### Excerpted data
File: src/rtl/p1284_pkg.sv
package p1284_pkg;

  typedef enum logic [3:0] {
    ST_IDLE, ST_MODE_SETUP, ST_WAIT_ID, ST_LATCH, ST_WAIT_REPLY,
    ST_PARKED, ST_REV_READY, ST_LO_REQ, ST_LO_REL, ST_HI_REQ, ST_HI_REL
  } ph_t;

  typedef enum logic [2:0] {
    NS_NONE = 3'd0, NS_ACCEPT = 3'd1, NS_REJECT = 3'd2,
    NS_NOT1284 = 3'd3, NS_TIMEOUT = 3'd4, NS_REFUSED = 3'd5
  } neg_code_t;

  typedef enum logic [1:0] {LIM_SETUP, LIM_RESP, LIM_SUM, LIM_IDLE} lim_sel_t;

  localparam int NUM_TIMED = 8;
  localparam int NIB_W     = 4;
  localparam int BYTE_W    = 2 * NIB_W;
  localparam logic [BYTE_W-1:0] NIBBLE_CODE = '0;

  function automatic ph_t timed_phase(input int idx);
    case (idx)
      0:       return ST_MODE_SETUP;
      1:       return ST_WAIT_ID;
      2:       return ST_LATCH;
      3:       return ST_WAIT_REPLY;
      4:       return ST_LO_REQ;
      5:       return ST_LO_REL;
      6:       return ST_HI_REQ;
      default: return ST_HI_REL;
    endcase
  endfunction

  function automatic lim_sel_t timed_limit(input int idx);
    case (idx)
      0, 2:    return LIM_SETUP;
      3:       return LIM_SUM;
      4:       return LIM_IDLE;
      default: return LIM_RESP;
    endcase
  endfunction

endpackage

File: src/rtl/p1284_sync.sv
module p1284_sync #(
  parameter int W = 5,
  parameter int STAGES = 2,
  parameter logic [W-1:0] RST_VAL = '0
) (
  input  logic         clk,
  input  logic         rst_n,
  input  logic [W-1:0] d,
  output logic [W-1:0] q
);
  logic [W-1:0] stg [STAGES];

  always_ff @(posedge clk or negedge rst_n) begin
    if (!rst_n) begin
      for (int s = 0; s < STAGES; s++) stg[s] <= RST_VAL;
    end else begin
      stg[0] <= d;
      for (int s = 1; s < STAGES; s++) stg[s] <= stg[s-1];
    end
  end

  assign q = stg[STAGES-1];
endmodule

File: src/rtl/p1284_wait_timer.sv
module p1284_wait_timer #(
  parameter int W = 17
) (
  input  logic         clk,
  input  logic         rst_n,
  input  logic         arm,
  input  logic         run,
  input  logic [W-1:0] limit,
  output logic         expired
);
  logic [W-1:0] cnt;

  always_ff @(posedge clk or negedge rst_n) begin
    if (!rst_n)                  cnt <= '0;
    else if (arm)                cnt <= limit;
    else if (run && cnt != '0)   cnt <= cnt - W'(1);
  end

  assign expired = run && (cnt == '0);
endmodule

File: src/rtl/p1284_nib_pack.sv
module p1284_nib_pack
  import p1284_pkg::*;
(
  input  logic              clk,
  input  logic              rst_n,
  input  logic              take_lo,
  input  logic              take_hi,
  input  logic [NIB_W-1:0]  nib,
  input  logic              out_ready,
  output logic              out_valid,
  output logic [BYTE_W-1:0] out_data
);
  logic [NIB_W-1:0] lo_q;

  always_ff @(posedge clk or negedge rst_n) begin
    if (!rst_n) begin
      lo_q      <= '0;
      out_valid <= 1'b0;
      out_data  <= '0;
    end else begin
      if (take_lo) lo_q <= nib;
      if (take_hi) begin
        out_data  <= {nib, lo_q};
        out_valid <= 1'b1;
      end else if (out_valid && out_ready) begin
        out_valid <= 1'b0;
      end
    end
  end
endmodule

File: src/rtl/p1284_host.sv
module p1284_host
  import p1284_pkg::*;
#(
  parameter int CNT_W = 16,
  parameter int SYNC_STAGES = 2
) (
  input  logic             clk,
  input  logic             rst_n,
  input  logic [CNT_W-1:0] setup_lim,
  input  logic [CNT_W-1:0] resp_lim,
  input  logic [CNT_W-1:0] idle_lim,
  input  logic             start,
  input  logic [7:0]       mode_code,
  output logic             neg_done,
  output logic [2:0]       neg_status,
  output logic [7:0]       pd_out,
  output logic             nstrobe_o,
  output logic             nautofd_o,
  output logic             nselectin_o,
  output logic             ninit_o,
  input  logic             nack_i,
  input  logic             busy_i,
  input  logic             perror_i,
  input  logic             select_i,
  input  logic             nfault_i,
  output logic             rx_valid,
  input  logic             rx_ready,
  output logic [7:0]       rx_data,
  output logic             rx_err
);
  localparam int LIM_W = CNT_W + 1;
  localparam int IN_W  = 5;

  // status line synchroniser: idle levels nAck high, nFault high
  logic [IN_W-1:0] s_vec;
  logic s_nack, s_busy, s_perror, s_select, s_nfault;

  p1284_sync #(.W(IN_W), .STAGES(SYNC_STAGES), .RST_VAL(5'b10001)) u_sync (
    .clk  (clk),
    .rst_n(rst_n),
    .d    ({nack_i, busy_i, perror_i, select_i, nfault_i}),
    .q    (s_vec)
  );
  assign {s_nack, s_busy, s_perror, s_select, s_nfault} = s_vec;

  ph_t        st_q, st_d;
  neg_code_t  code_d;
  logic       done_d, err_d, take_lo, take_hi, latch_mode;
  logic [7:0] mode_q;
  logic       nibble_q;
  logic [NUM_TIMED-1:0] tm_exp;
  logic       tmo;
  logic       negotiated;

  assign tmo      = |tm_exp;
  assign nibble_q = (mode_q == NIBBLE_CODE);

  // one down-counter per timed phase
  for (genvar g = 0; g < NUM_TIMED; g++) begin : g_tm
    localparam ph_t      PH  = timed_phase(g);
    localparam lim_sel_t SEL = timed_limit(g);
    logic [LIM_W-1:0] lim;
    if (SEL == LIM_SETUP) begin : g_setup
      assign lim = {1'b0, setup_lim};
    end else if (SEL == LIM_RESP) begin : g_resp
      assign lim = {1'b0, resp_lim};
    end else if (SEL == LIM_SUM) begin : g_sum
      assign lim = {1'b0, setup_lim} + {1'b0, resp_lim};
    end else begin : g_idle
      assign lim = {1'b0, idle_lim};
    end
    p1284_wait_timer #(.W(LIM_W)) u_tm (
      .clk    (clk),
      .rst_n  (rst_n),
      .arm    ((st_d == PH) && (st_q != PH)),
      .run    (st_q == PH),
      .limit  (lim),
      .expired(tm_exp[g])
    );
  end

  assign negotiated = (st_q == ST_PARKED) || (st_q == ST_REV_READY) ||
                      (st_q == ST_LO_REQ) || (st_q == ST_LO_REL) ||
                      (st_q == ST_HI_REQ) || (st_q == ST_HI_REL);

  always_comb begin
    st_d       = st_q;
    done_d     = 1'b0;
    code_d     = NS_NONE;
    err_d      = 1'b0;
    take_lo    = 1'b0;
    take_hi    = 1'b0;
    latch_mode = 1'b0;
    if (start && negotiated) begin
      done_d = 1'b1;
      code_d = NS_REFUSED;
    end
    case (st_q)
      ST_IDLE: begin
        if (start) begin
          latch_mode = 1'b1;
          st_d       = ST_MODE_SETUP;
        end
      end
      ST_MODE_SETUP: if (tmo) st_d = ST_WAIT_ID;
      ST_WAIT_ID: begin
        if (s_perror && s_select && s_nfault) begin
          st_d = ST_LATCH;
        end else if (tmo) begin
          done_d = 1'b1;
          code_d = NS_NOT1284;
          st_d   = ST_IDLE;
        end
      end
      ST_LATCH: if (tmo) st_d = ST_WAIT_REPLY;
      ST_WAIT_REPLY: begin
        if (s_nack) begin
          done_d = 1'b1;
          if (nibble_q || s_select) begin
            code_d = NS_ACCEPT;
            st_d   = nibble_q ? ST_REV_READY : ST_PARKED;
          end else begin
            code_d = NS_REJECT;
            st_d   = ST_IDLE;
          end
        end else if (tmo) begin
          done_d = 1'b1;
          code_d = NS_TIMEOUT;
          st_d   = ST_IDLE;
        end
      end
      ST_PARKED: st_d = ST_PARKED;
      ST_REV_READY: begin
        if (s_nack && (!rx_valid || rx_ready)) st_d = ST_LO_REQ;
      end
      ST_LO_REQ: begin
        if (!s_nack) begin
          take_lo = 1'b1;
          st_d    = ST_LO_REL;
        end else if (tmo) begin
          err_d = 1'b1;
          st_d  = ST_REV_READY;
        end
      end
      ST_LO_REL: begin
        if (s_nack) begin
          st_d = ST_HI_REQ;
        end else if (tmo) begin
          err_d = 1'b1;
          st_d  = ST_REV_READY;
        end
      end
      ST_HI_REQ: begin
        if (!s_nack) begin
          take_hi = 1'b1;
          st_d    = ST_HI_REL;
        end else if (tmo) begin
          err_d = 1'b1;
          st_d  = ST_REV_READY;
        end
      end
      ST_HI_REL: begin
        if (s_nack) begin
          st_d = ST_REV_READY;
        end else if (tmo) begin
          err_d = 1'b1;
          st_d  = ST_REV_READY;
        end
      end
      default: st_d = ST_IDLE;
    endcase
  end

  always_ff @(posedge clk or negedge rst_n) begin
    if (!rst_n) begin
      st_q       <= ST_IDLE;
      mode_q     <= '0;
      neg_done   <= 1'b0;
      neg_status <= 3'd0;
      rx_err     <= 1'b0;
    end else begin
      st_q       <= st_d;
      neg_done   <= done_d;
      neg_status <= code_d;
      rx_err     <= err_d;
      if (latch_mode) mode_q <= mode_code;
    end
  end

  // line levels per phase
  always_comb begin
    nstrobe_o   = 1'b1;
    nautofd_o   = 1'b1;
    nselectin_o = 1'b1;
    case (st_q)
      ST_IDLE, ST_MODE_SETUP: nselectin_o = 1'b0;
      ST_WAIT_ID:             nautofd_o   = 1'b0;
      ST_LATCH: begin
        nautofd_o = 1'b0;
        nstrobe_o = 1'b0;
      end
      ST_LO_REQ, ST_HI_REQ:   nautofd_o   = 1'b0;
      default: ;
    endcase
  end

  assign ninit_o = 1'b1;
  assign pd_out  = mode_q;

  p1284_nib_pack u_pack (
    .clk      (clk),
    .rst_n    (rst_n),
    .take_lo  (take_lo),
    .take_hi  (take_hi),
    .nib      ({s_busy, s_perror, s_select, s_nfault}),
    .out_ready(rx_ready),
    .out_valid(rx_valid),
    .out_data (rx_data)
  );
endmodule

### Exercise instructions
Which lines of the listing contain the string "File"? Copy every one of them.

### Answer space
File: src/rtl/p1284_pkg.sv
File: src/rtl/p1284_sync.sv
File: src/rtl/p1284_wait_timer.sv
File: src/rtl/p1284_nib_pack.sv
File: src/rtl/p1284_host.sv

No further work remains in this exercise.